Your instructions: Beginning with the line that contains "sbox[8'hbc] = 8'h65;" in the material below, print each line exactly until the line that contains "assign data_sbox[64 : 71]" has been printed, then stop.

Data supplied:
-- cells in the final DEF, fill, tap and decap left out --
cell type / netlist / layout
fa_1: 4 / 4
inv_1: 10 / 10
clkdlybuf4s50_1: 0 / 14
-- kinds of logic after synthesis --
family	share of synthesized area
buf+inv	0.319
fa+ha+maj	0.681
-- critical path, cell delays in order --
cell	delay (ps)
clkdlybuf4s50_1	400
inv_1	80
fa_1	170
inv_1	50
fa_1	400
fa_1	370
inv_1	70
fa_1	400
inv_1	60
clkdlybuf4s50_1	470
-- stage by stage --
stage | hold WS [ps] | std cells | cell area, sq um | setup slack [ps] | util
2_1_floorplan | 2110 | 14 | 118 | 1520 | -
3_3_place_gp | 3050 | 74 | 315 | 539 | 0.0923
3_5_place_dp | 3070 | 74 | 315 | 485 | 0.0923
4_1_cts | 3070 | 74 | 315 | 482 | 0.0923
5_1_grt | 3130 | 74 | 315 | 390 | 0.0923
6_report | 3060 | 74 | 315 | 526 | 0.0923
File: ./run.sh
#!/bin/bash
# OpenROAD 26Q1-2900-gdf79404cd8, Yosys 0.63+post, stock flow scripts
make -C /OpenROAD-flow-scripts/flow DESIGN_CONFIG=/design/flow/config.mk WORK_HOME=/design/flow/orfs finish
File: ./config.mk
export PLATFORM = sky130hd
export DESIGN_NAME = Subytes
export DESIGN_NICKNAME = Subytes
export VERILOG_FILES = /design/flow/design.v
export SDC_FILE = /design/flow/constraint.sdc
export NUM_CORES = 4
export LEC_CHECK = 1
export CORE_UTILIZATION = 30
File: ./constraint.sdc
current_design Subytes

set clk_period 6.7
set clk_io_pct 0.2

create_clock -name clk0 -period $clk_period

set non_clock_inputs [all_inputs -no_clocks]
set_input_delay [expr $clk_period * $clk_io_pct] -clock clk0 $non_clock_inputs
set_output_delay [expr $clk_period * $clk_io_pct] -clock clk0 [all_outputs]
File: ./design.v
module Subytes(
    input  wire [0:127] addr,
    output wire [0:127] data_sbox
);
reg [0:7] sbox [0:255];
always @(*)
begin
   sbox[8'h00] = 8'h63;
   sbox[8'h01] = 8'h7c;
   sbox[8'h02] = 8'h77;
   sbox[8'h03] = 8'h7b;
   sbox[8'h04] = 8'hf2;
   sbox[8'h05] = 8'h6b;
   sbox[8'h06] = 8'h6f;
   sbox[8'h07] = 8'hc5;
   sbox[8'h08] = 8'h30;
   sbox[8'h09] = 8'h01;
   sbox[8'h0a] = 8'h67;
   sbox[8'h0b] = 8'h2b;
   sbox[8'h0c] = 8'hfe;
   sbox[8'h0d] = 8'hd7;
   sbox[8'h0e] = 8'hab;
   sbox[8'h0f] = 8'h76;
   sbox[8'h10] = 8'hca;
   sbox[8'h11] = 8'h82;
   sbox[8'h12] = 8'hc9;
   sbox[8'h13] = 8'h7d;
   sbox[8'h14] = 8'hfa;
   sbox[8'h15] = 8'h59;
   sbox[8'h16] = 8'h47;
   sbox[8'h17] = 8'hf0;
   sbox[8'h18] = 8'had;
   sbox[8'h19] = 8'hd4;
   sbox[8'h1a] = 8'ha2;
   sbox[8'h1b] = 8'haf;
   sbox[8'h1c] = 8'h9c;
   sbox[8'h1d] = 8'ha4;
   sbox[8'h1e] = 8'h72;
   sbox[8'h1f] = 8'hc0;
   sbox[8'h20] = 8'hb7;
   sbox[8'h21] = 8'hfd;
   sbox[8'h22] = 8'h93;
   sbox[8'h23] = 8'h26;
   sbox[8'h24] = 8'h36;
   sbox[8'h25] = 8'h3f;
   sbox[8'h26] = 8'hf7;
   sbox[8'h27] = 8'hcc;
   sbox[8'h28] = 8'h34;
   sbox[8'h29] = 8'ha5;
   sbox[8'h2a] = 8'he5;
   sbox[8'h2b] = 8'hf1;
   sbox[8'h2c] = 8'h71;
   sbox[8'h2d] = 8'hd8;
   sbox[8'h2e] = 8'h31;
   sbox[8'h2f] = 8'h15;
   sbox[8'h30] = 8'h04;
   sbox[8'h31] = 8'hc7;
   sbox[8'h32] = 8'h23;
   sbox[8'h33] = 8'hc3;
   sbox[8'h34] = 8'h18;
   sbox[8'h35] = 8'h96;
   sbox[8'h36] = 8'h05;
   sbox[8'h37] = 8'h9a;
   sbox[8'h38] = 8'h07;
   sbox[8'h39] = 8'h12;
   sbox[8'h3a] = 8'h80;
   sbox[8'h3b] = 8'he2;
   sbox[8'h3c] = 8'heb;
   sbox[8'h3d] = 8'h27;
   sbox[8'h3e] = 8'hb2;
   sbox[8'h3f] = 8'h75;
   sbox[8'h40] = 8'h09;
   sbox[8'h41] = 8'h83;
   sbox[8'h42] = 8'h2c;
   sbox[8'h43] = 8'h1a;
   sbox[8'h44] = 8'h1b;
   sbox[8'h45] = 8'h6e;
   sbox[8'h46] = 8'h5a;
   sbox[8'h47] = 8'ha0;
   sbox[8'h48] = 8'h52;
   sbox[8'h49] = 8'h3b;
   sbox[8'h4a] = 8'hd6;
   sbox[8'h4b] = 8'hb3;
   sbox[8'h4c] = 8'h29;
   sbox[8'h4d] = 8'he3;
   sbox[8'h4e] = 8'h2f;
   sbox[8'h4f] = 8'h84;
   sbox[8'h50] = 8'h53;
   sbox[8'h51] = 8'hd1;
   sbox[8'h52] = 8'h00;
   sbox[8'h53] = 8'hed;
   sbox[8'h54] = 8'h20;
   sbox[8'h55] = 8'hfc;
   sbox[8'h56] = 8'hb1;
   sbox[8'h57] = 8'h5b;
   sbox[8'h58] = 8'h6a;
   sbox[8'h59] = 8'hcb;
   sbox[8'h5a] = 8'hbe;
   sbox[8'h5b] = 8'h39;
   sbox[8'h5c] = 8'h4a;
   sbox[8'h5d] = 8'h4c;
   sbox[8'h5e] = 8'h58;
   sbox[8'h5f] = 8'hcf;
   sbox[8'h60] = 8'hd0;
   sbox[8'h61] = 8'hef;
   sbox[8'h62] = 8'haa;
   sbox[8'h63] = 8'hfb;
   sbox[8'h64] = 8'h43;
   sbox[8'h65] = 8'h4d;
   sbox[8'h66] = 8'h33;
   sbox[8'h67] = 8'h85;
   sbox[8'h68] = 8'h45;
   sbox[8'h69] = 8'hf9;
   sbox[8'h6a] = 8'h02;
   sbox[8'h6b] = 8'h7f;
   sbox[8'h6c] = 8'h50;
   sbox[8'h6d] = 8'h3c;
   sbox[8'h6e] = 8'h9f;
   sbox[8'h6f] = 8'ha8;
   sbox[8'h70] = 8'h51;
   sbox[8'h71] = 8'ha3;
   sbox[8'h72] = 8'h40;
   sbox[8'h73] = 8'h8f;
   sbox[8'h74] = 8'h92;
   sbox[8'h75] = 8'h9d;
   sbox[8'h76] = 8'h38;
   sbox[8'h77] = 8'hf5;
   sbox[8'h78] = 8'hbc;
   sbox[8'h79] = 8'hb6;
   sbox[8'h7a] = 8'hda;
   sbox[8'h7b] = 8'h21;
   sbox[8'h7c] = 8'h10;
   sbox[8'h7d] = 8'hff;
   sbox[8'h7e] = 8'hf3;
   sbox[8'h7f] = 8'hd2;
   sbox[8'h80] = 8'hcd;
   sbox[8'h81] = 8'h0c;
   sbox[8'h82] = 8'h13;
   sbox[8'h83] = 8'hec;
   sbox[8'h84] = 8'h5f;
   sbox[8'h85] = 8'h97;
   sbox[8'h86] = 8'h44;
   sbox[8'h87] = 8'h17;
   sbox[8'h88] = 8'hc4;
   sbox[8'h89] = 8'ha7;
   sbox[8'h8a] = 8'h7e;
   sbox[8'h8b] = 8'h3d;
   sbox[8'h8c] = 8'h64;
   sbox[8'h8d] = 8'h5d;
   sbox[8'h8e] = 8'h19;
   sbox[8'h8f] = 8'h73;
   sbox[8'h90] = 8'h60;
   sbox[8'h91] = 8'h81;
   sbox[8'h92] = 8'h4f;
   sbox[8'h93] = 8'hdc;
   sbox[8'h94] = 8'h22;
   sbox[8'h95] = 8'h2a;
   sbox[8'h96] = 8'h90;
   sbox[8'h97] = 8'h88;
   sbox[8'h98] = 8'h46;
   sbox[8'h99] = 8'hee;
   sbox[8'h9a] = 8'hb8;
   sbox[8'h9b] = 8'h14;
   sbox[8'h9c] = 8'hde;
   sbox[8'h9d] = 8'h5e;
   sbox[8'h9e] = 8'h0b;
   sbox[8'h9f] = 8'hdb;
   sbox[8'ha0] = 8'he0;
   sbox[8'ha1] = 8'h32;
   sbox[8'ha2] = 8'h3a;
   sbox[8'ha3] = 8'h0a;
   sbox[8'ha4] = 8'h49;
   sbox[8'ha5] = 8'h06;
   sbox[8'ha6] = 8'h24;
   sbox[8'ha7] = 8'h5c;
   sbox[8'ha8] = 8'hc2;
   sbox[8'ha9] = 8'hd3;
   sbox[8'haa] = 8'hac;
   sbox[8'hab] = 8'h62;
   sbox[8'hac] = 8'h91;
   sbox[8'had] = 8'h95;
   sbox[8'hae] = 8'he4;
   sbox[8'haf] = 8'h79;
   sbox[8'hb0] = 8'he7;
   sbox[8'hb1] = 8'hc8;
   sbox[8'hb2] = 8'h37;
   sbox[8'hb3] = 8'h6d;
   sbox[8'hb4] = 8'h8d;
   sbox[8'hb5] = 8'hd5;
   sbox[8'hb6] = 8'h4e;
   sbox[8'hb7] = 8'ha9;
   sbox[8'hb8] = 8'h6c;
   sbox[8'hb9] = 8'h56;
   sbox[8'hba] = 8'hf4;
   sbox[8'hbb] = 8'hea;
   sbox[8'hbc] = 8'h65;
   sbox[8'hbd] = 8'h7a;
   sbox[8'hbe] = 8'hae;
   sbox[8'hbf] = 8'h08;
   sbox[8'hc0] = 8'hba;
   sbox[8'hc1] = 8'h78;
   sbox[8'hc2] = 8'h25;
   sbox[8'hc3] = 8'h2e;
   sbox[8'hc4] = 8'h1c;
   sbox[8'hc5] = 8'ha6;
   sbox[8'hc6] = 8'hb4;
   sbox[8'hc7] = 8'hc6;
   sbox[8'hc8] = 8'he8;
   sbox[8'hc9] = 8'hdd;
   sbox[8'hca] = 8'h74;
   sbox[8'hcb] = 8'h1f;
   sbox[8'hcc] = 8'h4b;
   sbox[8'hcd] = 8'hbd;
   sbox[8'hce] = 8'h8b;
   sbox[8'hcf] = 8'h8a;
   sbox[8'hd0] = 8'h70;
   sbox[8'hd1] = 8'h3e;
   sbox[8'hd2] = 8'hb5;
   sbox[8'hd3] = 8'h66;
   sbox[8'hd4] = 8'h48;
   sbox[8'hd5] = 8'h03;
   sbox[8'hd6] = 8'hf6;
   sbox[8'hd7] = 8'h0e;
   sbox[8'hd8] = 8'h61;
   sbox[8'hd9] = 8'h35;
   sbox[8'hda] = 8'h57;
   sbox[8'hdb] = 8'hb9;
   sbox[8'hdc] = 8'h86;
   sbox[8'hdd] = 8'hc1;
   sbox[8'hde] = 8'h1d;
   sbox[8'hdf] = 8'h9e;
   sbox[8'he0] = 8'he1;
   sbox[8'he1] = 8'hf8;
   sbox[8'he2] = 8'h98;
   sbox[8'he3] = 8'h11;
   sbox[8'he4] = 8'h69;
   sbox[8'he5] = 8'hd9;
   sbox[8'he6] = 8'h8e;
   sbox[8'he7] = 8'h94;
   sbox[8'he8] = 8'h9b;
   sbox[8'he9] = 8'h1e;
   sbox[8'hea] = 8'h87;
   sbox[8'heb] = 8'he9;
   sbox[8'hec] = 8'hce;
   sbox[8'hed] = 8'h55;
   sbox[8'hee] = 8'h28;
   sbox[8'hef] = 8'hdf;
   sbox[8'hf0] = 8'h8c;
   sbox[8'hf1] = 8'ha1;
   sbox[8'hf2] = 8'h89;
   sbox[8'hf3] = 8'h0d;
   sbox[8'hf4] = 8'hbf;
   sbox[8'hf5] = 8'he6;
   sbox[8'hf6] = 8'h42;
   sbox[8'hf7] = 8'h68;
   sbox[8'hf8] = 8'h41;
   sbox[8'hf9] = 8'h99;
   sbox[8'hfa] = 8'h2d;
   sbox[8'hfb] = 8'h0f;
   sbox[8'hfc] = 8'hb0;
   sbox[8'hfd] = 8'h54;
   sbox[8'hfe] = 8'hbb;
   sbox[8'hff] = 8'h16;
end
assign data_sbox[120 : 127] = sbox[addr[120 : 127]];
assign data_sbox[112 : 119] = sbox[addr[112 : 119]];
assign data_sbox[104 : 111] = sbox[addr[104 : 111]];
assign data_sbox[96 : 103]  = sbox[addr[96 : 103]];
assign data_sbox[88 : 95] = sbox[addr[88 : 95]];
assign data_sbox[80 : 87] = sbox[addr[80 : 87]];
assign data_sbox[72 : 79] = sbox[addr[72 : 79]];
assign data_sbox[64 : 71] = sbox[addr[64 : 71]];
assign data_sbox[56 : 63] = sbox[addr[56 : 63]];
assign data_sbox[48 : 55] = sbox[addr[48 : 55]];
assign data_sbox[40 : 47] = sbox[addr[40 : 47]];
assign data_sbox[32 : 39] = sbox[addr[32 : 39]];
assign data_sbox[24 : 31] = sbox[addr[24 : 31]];
assign data_sbox[16 : 23] = sbox[addr[16 : 23]];
assign data_sbox[08 : 15] = sbox[addr[15 : 08]];
assign data_sbox[00 : 07] = sbox[addr[00 : 07]];
endmodule
==> impl_results.rst <==
Implementation results
======================

.. list-table::
   :header-rows: 1

   * - Metric
     - Value
   * - Hold buffer count at CTS
     - 0
   * - Largest vdd supply drop
     - 75.44 uV
   * - Core Density at Floorplan
     - 30.23%
   * - Max Clock Freq
     - 150.6 MHz
   * - Vias in the first global route
     - 103.5k
   * - Final Max Tran Viols
     - 0
   * - Chip area in the Yosys report
     - 68,050 um2
   * - Kind of cell adding the most delay to the critical path
     - buffers and inverters
   * - Destination of the worst hold path
     - data_sbox[61]
   * - Synth-to-layout area growth
     - 15.63%
   * - Classification of the worst setup path
     - in -> out
   * - Detailed placement HPWL
     - 372.8 mm
   * - Floorplan die width
     - 478.3 um
   * - Post-layout period usage of the worst path
     - 99.12%
   * - Number of remaining DRC errors
     - 0
   * - Status
     - finished, final reports clean
   * - Register share after synthesis
     - 0%
   * - Die ar.
     - 228,700 um2
   * - Worst slew slack as a fraction of its limit
     - 9.779%
   * - Internal power
     - 1.788 mW
   * - Port Buffers
     - 256
   * - Largest cells by area after synthesis
     - a21oi_1, o21ai_0, clkbuf_1, nand2_1, nor2_1
   * - Overall track demand over capacity in global routing
     - 43.47%
   * - Proportion of layout cells with a drive suffix above 1
     - 15.59%
   * - Critical-path maximum fanout
     - 51
   * - Total vias in the final route
     - 113.6k
   * - Area share, top type
     - 7.149%
   * - Post-detailed-routing wire length
     - 521.4 mm
   * - Largest net degree at the start of global routing
     - 97
   * - Fillers
     - 25.05k
   * - Netlist Area Pre-Place
     - 68,050 um2
   * - Synthesized netlist cell count
     - 11.71k
   * - Fraction of the core area covered by cells at the end of the flow
     - 34.95%
   * - OpenROAD warning count
     - 32
   * - Via-per-instance ratio
     - 7.732
   * - Number of standard cells reported by yosys
     - 11.71k
   * - Post-CTS Repair Setup Buffers
     - 0
   * - Pwr per Cell Area
     - 69.98 nW/um2
   * - Warnings, synthesis
     - 2
   * - ANT nets after route
     - 0
   * - Cells on Worst Hold Path
     - 4
   * - Leak
     - 24.99 nW
   * - Iter 0 DRT Violations
     - 24.02k
   * - DIE HEIGHT
     - 478.3 um
   * - RSZ-0062 raised after global routing
     - false
   * - GRT Residual Overflow
     - 0
   * - Post-synthesis cell type count
     - 94
   * - Switching portion of total power
     - 67.53%
   * - First drt pass iteration count
     - 22
   * - Slowest Stage Delay on Critical Path
     - 740 ps
   * - Register area
     - 0 um2
   * - Required time worst endpoint
     - 5360 ps
   * - RD Place Congestion
     - 1.155
   * - Leading area contributor after synthesis
     - a21oi_1
   * - Critical path's slowest cell
     - a2111oi_0
   * - Global-route wire length before repair
     - 746.6 mm
   * - Leading post-synthesis cells by instance count
     - clkbuf_1, nand2_1, a21oi_1
   * - Hold Path Class
     - in -> out
   * - Buf/Inv on CP
     - 5
   * - IO Count
     - 256
   * - Worst Setup Start Kind
     - input pin
   * - Initial antenna violation count
     - 24
   * - Count of maximum capacitance violations
     - 0
   * - Mapped Avg Cell Area
     - 5.809 um2
   * - Seq_cells
     - 0
   * - Total net switching power
     - 3.718 mW
   * - Shortest clock period the worst path allows after layout
     - 6641 ps
   * - Area used by multi-input combinational logic
     - 61,310 um2
   * - Transition time at the pin with the least slew margin
     - 1353 ps
   * - CP Cell Sequence
     - clkdlybuf4s50_1, buf_12, nand4bb_1, buf_4, nor2_1, a21oi_1, o21ai_0, a2111oi_0, buf_4, o2111ai_1, or4_1, clkdlybuf4s50_1
   * - Core Box Area
     - 225,100 um2
   * - Count of clock buffers in the final design
     - 0
   * - Row count
     - 174
   * - Number of failing setup endpoints in the final timing report
     - 0
   * - Quantity of gates resized following cts
     - 0
   * - Critical Path Sink Type
     - primary output
   * - Setup TNS after final layout
     - 0 ps
   * - Mean routed wirelength per cell
     - 35.48 um
   * - Worst min-delay path startpoint
     - addr[63]
   * - Data arrival time at the worst-slack endpoint
     - 5300 ps
   * - Library cell with the highest instance count after synthesis
     - clkbuf_1
   * - Final Hold Fails
     - 0
area by class of cell:
cell class	instances	share of cell area (%)
Tap cell	2992	4.758
Antenna cell	14	0.04453
Timing Repair Buffer	1681	16.81
Inverter	96	0.4580
Multi-Input combinational cell	9911	77.93
layout by cell type, fill, tap and decap left out, drive strengths merged, types with 67 or more instances in the layout:
cell type / netlist / final
nand3: 471 / 471
o2111ai: 89 / 89
o32ai: 167 / 167
buf: 515 / 1551
nor3: 442 / 442
nor4b: 91 / 91
and3: 78 / 78
o21ai: 959 / 959
and4b: 75 / 75
nand4b: 118 / 118
nand2: 1136 / 1136
and2: 81 / 81
a21oi: 972 / 972
nand4bb: 88 / 88
o31ai: 96 / 96
or4b: 67 / 67
o221ai: 113 / 113
nand2b: 217 / 217
o211ai: 202 / 202
a22oi: 255 / 255
o22ai: 481 / 481
a2111oi: 109 / 109
nor4bb: 115 / 115
nor4: 163 / 163
a31oi: 242 / 242
a221oi: 113 / 113
or4: 84 / 84
inv: 77 / 77
nor2: 956 / 956
nand4: 207 / 207
a32oi: 164 / 164
nor2b: 249 / 249
clkdlybuf4s50: 0 / 130
a211oi: 176 / 176
logic make-up after synthesis:
family | share of synthesized area, %
AND-OR/OR-AND | 47.17
XOR/XNOR | 1.261
adder cells (fa/ha/maj) | 0.1177
buffers and inverters | 10.53
multiplexers | 1.009
AND/OR/NAND/NOR | 39.91
power by group through the flow:
stage            clock, mW  combinational, mW  sequential, mW
global route  0.0000000285               5.58               0
CTS                      0               5.12               0
metrics by stage:
step	power, mW	cell area (um2)	hold slack (ps)	worst slack, ps	cells
after global routing	5.581	78650	3645	39.50	14680
after floorplan	2.701	68050	3014	1796	11710
after detailed placement	5.098	78640	3631	233.3	14680
after global placement	5.256	78640	3638	110.0	14680
after CTS	5.118	78640	3640	221.7	14680
final	5.506	78680	3658	58.66	14690
worst max-delay path by stage:
stage	depth (start not counted)	to	slack (ps)	start
CTS	12	data_sbox[3]	220	addr[3]
global route	11	data_sbox[103]	40	addr[99]
finish	12	data_sbox[4]	60	addr[3]
routing by layer:
layer	wire (um)	share of wire, %	vias up	track usage, %
met5	435	0.083	-	0.7983
met3	86900	17	3779	19.09
met1	185300	36	51790	54.82
li1	-	-	45940	-
met4	47860	9.2	38	26.90
met2	200800	39	12070	59.99
worst min-delay path, stage by stage:
cell and delay [ps]:
buf_2 270, nand2_1 130, nand4_1 130, clkdlybuf4s50_1 440
Power and IR drop assume default switching activity.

Solution to this exercise:
   sbox[8'hbc] = 8'h65;
   sbox[8'hbd] = 8'h7a;
   sbox[8'hbe] = 8'hae;
   sbox[8'hbf] = 8'h08;
   sbox[8'hc0] = 8'hba;
   sbox[8'hc1] = 8'h78;
   sbox[8'hc2] = 8'h25;
   sbox[8'hc3] = 8'h2e;
   sbox[8'hc4] = 8'h1c;
   sbox[8'hc5] = 8'ha6;
   sbox[8'hc6] = 8'hb4;
   sbox[8'hc7] = 8'hc6;
   sbox[8'hc8] = 8'he8;
   sbox[8'hc9] = 8'hdd;
   sbox[8'hca] = 8'h74;
   sbox[8'hcb] = 8'h1f;
   sbox[8'hcc] = 8'h4b;
   sbox[8'hcd] = 8'hbd;
   sbox[8'hce] = 8'h8b;
   sbox[8'hcf] = 8'h8a;
   sbox[8'hd0] = 8'h70;
   sbox[8'hd1] = 8'h3e;
   sbox[8'hd2] = 8'hb5;
   sbox[8'hd3] = 8'h66;
   sbox[8'hd4] = 8'h48;
   sbox[8'hd5] = 8'h03;
   sbox[8'hd6] = 8'hf6;
   sbox[8'hd7] = 8'h0e;
   sbox[8'hd8] = 8'h61;
   sbox[8'hd9] = 8'h35;
   sbox[8'hda] = 8'h57;
   sbox[8'hdb] = 8'hb9;
   sbox[8'hdc] = 8'h86;
   sbox[8'hdd] = 8'hc1;
   sbox[8'hde] = 8'h1d;
   sbox[8'hdf] = 8'h9e;
   sbox[8'he0] = 8'he1;
   sbox[8'he1] = 8'hf8;
   sbox[8'he2] = 8'h98;
   sbox[8'he3] = 8'h11;
   sbox[8'he4] = 8'h69;
   sbox[8'he5] = 8'hd9;
   sbox[8'he6] = 8'h8e;
   sbox[8'he7] = 8'h94;
   sbox[8'he8] = 8'h9b;
   sbox[8'he9] = 8'h1e;
   sbox[8'hea] = 8'h87;
   sbox[8'heb] = 8'he9;
   sbox[8'hec] = 8'hce;
   sbox[8'hed] = 8'h55;
   sbox[8'hee] = 8'h28;
   sbox[8'hef] = 8'hdf;
   sbox[8'hf0] = 8'h8c;
   sbox[8'hf1] = 8'ha1;
   sbox[8'hf2] = 8'h89;
   sbox[8'hf3] = 8'h0d;
   sbox[8'hf4] = 8'hbf;
   sbox[8'hf5] = 8'he6;
   sbox[8'hf6] = 8'h42;
   sbox[8'hf7] = 8'h68;
   sbox[8'hf8] = 8'h41;
   sbox[8'hf9] = 8'h99;
   sbox[8'hfa] = 8'h2d;
   sbox[8'hfb] = 8'h0f;
   sbox[8'hfc] = 8'hb0;
   sbox[8'hfd] = 8'h54;
   sbox[8'hfe] = 8'hbb;
   sbox[8'hff] = 8'h16;
end
assign data_sbox[120 : 127] = sbox[addr[120 : 127]];
assign data_sbox[112 : 119] = sbox[addr[112 : 119]];
assign data_sbox[104 : 111] = sbox[addr[104 : 111]];
assign data_sbox[96 : 103]  = sbox[addr[96 : 103]];
assign data_sbox[88 : 95] = sbox[addr[88 : 95]];
assign data_sbox[80 : 87] = sbox[addr[80 : 87]];
assign data_sbox[72 : 79] = sbox[addr[72 : 79]];
assign data_sbox[64 : 71] = sbox[addr[64 : 71]];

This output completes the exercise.